| TASK DESCRIPTION |
Count every line in the records below that contains the string "inverter". Report that number alone.

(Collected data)

════════

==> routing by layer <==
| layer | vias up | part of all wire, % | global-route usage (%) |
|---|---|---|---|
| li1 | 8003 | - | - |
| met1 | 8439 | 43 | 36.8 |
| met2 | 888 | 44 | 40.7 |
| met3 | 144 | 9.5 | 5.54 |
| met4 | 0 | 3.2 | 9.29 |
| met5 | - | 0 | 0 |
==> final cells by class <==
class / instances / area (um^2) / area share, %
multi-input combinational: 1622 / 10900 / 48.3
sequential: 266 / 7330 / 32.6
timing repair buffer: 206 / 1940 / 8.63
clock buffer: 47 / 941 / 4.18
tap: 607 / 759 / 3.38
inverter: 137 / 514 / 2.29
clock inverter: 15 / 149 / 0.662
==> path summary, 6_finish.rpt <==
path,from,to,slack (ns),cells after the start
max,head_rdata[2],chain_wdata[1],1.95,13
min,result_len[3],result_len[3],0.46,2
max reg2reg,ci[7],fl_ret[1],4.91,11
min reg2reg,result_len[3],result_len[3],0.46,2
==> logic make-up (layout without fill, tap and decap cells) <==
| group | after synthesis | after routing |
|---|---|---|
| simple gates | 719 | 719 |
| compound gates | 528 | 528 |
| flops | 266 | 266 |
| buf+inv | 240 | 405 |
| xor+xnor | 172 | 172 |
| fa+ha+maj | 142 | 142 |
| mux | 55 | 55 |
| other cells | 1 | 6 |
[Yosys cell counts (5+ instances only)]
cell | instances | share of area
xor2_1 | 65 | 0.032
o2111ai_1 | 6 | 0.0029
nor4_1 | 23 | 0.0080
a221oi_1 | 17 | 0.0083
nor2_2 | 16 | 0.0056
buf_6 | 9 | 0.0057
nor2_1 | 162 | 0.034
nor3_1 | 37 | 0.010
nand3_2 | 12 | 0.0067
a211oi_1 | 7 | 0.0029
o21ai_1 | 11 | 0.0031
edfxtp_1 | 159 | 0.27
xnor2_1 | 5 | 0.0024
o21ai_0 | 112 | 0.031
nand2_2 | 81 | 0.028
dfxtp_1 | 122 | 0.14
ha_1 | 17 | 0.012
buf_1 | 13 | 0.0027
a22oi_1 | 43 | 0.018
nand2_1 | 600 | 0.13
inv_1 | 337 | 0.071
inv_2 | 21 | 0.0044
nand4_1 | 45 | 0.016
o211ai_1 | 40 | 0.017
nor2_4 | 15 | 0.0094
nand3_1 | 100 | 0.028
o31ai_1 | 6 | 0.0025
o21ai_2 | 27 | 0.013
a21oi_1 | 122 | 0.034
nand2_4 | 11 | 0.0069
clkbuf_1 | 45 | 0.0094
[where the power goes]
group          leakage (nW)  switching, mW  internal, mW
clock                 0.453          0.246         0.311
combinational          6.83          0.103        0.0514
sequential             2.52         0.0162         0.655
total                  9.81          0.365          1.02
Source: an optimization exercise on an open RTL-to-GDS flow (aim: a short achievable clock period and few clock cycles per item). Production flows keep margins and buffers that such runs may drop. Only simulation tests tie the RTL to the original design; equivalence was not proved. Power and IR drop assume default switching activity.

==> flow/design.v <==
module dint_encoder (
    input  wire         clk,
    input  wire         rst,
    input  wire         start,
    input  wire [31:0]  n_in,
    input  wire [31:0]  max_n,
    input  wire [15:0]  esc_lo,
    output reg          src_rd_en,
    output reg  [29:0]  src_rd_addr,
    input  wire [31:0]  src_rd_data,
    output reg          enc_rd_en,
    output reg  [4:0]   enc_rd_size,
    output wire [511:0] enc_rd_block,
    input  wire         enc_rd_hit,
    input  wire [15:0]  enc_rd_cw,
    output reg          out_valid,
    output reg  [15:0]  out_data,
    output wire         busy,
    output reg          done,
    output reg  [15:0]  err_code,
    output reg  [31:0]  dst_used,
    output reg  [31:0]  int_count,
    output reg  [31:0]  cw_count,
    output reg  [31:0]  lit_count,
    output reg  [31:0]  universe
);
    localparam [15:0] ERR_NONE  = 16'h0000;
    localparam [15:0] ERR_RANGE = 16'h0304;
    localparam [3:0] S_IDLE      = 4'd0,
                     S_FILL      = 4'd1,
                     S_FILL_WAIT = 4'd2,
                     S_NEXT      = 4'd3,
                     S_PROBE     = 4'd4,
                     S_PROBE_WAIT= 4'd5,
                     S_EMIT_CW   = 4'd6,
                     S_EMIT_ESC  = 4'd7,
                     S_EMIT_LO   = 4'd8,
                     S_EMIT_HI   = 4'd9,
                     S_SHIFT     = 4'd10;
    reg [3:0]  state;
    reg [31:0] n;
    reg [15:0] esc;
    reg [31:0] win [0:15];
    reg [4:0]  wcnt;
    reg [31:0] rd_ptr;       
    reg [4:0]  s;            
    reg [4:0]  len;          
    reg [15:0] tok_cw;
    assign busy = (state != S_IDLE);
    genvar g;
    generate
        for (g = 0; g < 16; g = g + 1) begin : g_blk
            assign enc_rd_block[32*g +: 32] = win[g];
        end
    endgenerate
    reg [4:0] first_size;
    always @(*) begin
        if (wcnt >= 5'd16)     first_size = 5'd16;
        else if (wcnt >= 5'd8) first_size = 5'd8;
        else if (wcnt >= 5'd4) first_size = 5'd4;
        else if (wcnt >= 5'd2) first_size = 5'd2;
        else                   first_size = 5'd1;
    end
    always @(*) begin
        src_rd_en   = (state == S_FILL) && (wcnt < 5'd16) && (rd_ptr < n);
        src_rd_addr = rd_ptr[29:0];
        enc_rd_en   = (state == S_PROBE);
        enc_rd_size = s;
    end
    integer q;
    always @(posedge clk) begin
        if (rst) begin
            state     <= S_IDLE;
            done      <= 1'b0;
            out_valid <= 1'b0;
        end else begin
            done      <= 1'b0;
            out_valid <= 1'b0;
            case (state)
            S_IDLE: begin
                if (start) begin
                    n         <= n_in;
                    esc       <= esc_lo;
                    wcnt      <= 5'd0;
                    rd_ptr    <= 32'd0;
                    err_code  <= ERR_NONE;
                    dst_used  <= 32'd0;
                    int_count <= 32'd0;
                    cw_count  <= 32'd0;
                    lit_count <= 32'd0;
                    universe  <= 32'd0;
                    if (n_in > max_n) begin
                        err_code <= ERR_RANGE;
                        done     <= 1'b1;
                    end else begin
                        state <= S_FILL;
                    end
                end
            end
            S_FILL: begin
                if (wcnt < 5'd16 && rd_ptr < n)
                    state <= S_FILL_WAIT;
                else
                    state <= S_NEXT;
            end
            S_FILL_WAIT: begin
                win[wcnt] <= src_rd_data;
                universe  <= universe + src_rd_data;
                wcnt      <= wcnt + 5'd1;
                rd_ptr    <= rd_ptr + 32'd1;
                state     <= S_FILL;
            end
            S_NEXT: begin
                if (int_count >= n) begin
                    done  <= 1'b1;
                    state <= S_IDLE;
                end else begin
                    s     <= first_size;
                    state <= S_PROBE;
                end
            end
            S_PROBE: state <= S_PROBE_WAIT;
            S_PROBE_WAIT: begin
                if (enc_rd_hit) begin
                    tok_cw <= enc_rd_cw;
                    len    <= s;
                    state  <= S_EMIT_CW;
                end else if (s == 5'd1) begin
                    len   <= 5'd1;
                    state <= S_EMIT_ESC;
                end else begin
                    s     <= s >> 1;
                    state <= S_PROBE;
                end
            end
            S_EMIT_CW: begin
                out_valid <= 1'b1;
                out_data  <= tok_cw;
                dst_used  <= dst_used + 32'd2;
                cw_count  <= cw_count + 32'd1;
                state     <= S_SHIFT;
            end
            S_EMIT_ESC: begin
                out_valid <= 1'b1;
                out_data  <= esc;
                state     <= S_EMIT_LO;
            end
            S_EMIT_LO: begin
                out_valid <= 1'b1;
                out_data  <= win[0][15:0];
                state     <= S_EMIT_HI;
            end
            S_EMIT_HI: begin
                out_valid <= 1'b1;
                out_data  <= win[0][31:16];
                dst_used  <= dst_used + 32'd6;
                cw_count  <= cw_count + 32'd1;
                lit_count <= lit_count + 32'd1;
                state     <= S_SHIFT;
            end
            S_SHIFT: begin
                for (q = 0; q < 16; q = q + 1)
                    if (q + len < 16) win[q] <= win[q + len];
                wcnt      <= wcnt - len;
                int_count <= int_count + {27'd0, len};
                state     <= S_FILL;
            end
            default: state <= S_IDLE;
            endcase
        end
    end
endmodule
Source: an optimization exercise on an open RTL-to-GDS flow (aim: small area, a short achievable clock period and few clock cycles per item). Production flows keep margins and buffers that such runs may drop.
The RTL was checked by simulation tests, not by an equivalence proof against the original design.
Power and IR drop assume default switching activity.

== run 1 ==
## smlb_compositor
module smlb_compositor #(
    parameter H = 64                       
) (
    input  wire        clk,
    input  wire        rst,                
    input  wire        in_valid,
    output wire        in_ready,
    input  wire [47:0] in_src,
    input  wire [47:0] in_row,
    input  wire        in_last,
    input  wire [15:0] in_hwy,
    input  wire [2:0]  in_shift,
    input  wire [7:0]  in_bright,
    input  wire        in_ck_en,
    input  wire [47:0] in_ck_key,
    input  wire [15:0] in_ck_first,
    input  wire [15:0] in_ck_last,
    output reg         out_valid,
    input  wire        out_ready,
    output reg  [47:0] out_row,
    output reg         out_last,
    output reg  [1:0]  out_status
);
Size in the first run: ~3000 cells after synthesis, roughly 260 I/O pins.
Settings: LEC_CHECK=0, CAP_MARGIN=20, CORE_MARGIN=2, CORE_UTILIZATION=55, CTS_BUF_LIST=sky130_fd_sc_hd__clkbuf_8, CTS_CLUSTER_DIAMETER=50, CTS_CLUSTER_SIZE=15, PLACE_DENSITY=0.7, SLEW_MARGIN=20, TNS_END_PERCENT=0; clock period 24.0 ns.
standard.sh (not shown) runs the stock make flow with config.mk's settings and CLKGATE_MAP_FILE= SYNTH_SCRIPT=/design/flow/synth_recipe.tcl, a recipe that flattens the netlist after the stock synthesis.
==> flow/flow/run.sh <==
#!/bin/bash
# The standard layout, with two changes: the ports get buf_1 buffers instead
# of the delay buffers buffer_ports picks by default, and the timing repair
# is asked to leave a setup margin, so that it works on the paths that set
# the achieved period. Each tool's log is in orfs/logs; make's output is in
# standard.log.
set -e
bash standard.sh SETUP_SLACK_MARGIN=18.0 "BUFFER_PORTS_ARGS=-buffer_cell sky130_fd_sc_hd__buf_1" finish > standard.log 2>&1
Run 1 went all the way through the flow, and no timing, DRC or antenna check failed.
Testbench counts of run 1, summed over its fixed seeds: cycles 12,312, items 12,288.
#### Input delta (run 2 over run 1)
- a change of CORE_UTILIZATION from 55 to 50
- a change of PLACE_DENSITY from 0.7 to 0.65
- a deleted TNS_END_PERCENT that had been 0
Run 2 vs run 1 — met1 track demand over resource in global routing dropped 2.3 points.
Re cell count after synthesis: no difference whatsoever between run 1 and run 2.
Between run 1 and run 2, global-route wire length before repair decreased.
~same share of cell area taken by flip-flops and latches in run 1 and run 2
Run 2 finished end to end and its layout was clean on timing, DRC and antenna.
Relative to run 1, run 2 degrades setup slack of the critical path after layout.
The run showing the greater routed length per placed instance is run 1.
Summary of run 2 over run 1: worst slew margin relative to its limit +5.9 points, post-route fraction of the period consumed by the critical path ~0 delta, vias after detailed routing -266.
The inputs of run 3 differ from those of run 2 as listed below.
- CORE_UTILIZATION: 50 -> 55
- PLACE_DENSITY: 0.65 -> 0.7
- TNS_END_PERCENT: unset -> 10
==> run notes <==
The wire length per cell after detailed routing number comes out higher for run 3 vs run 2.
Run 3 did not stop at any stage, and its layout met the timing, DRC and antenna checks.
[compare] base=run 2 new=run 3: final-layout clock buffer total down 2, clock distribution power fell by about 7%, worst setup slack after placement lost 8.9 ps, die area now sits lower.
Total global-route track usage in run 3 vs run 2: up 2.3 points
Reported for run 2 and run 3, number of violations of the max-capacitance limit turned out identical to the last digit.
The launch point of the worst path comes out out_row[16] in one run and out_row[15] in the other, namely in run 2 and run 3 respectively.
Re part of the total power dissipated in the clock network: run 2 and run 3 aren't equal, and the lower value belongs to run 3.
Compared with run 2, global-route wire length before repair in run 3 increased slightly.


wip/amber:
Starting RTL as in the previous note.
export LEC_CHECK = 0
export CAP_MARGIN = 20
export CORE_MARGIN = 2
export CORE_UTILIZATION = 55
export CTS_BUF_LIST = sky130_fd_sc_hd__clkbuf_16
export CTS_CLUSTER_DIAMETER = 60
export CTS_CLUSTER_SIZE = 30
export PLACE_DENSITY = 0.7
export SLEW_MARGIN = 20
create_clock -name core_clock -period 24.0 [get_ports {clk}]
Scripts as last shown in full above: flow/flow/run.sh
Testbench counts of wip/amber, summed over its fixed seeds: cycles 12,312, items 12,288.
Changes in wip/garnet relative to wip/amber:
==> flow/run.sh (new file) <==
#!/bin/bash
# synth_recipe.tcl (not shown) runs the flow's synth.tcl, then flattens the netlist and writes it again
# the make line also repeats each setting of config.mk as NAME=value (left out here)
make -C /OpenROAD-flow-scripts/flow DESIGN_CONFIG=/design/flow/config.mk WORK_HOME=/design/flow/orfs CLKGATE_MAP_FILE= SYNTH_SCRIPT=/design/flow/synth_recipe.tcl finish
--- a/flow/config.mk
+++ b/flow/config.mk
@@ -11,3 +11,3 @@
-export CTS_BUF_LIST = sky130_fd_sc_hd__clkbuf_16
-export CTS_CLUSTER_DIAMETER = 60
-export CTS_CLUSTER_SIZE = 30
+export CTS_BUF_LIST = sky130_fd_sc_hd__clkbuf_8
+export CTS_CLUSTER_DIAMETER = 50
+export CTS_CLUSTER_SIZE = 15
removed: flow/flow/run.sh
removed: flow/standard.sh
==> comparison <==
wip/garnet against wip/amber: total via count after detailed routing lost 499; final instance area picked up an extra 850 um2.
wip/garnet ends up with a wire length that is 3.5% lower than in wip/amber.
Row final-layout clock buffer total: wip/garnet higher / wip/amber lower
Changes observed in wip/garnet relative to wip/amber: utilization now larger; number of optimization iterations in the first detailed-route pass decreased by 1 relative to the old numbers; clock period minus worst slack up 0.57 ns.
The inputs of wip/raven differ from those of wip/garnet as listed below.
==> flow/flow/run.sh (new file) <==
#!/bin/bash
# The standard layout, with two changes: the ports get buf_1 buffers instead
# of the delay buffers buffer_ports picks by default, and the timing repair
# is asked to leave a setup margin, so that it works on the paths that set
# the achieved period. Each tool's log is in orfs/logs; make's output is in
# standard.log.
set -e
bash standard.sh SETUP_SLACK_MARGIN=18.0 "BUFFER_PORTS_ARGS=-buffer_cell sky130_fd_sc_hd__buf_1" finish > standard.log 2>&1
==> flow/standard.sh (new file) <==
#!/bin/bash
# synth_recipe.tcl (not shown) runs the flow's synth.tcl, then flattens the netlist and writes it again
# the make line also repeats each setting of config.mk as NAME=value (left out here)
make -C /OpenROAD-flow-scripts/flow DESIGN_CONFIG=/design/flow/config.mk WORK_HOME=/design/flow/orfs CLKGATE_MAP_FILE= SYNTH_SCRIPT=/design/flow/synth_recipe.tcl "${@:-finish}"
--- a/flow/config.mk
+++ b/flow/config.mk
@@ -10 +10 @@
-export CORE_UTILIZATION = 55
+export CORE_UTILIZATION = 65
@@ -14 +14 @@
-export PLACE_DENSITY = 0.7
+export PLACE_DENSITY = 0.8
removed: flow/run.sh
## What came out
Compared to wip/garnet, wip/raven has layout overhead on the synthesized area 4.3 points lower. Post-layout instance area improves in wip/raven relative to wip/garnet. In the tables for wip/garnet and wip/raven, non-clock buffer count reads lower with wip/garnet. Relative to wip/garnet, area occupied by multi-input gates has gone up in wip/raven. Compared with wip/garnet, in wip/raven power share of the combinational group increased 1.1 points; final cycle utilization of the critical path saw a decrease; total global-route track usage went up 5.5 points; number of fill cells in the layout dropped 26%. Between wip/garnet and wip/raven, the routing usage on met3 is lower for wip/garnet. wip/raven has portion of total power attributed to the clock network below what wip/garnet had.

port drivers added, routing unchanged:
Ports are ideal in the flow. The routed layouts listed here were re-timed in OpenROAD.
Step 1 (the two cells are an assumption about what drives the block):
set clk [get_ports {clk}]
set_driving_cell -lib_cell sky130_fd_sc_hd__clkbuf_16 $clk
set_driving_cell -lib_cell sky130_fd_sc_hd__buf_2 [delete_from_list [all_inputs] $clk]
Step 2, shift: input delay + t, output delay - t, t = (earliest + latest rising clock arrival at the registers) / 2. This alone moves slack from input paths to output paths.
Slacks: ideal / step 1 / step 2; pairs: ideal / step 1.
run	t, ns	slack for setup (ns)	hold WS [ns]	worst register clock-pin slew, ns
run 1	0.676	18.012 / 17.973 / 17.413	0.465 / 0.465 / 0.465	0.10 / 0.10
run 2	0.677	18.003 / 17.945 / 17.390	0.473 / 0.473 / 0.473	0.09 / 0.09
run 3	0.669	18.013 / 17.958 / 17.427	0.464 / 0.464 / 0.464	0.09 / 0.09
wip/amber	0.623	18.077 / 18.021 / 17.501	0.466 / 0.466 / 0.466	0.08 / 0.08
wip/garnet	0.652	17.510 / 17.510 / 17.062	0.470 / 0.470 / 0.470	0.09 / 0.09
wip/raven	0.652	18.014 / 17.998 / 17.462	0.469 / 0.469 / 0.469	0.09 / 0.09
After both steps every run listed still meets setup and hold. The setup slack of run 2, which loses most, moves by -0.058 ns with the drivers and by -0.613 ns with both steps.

════════

| TASK ANSWER |
2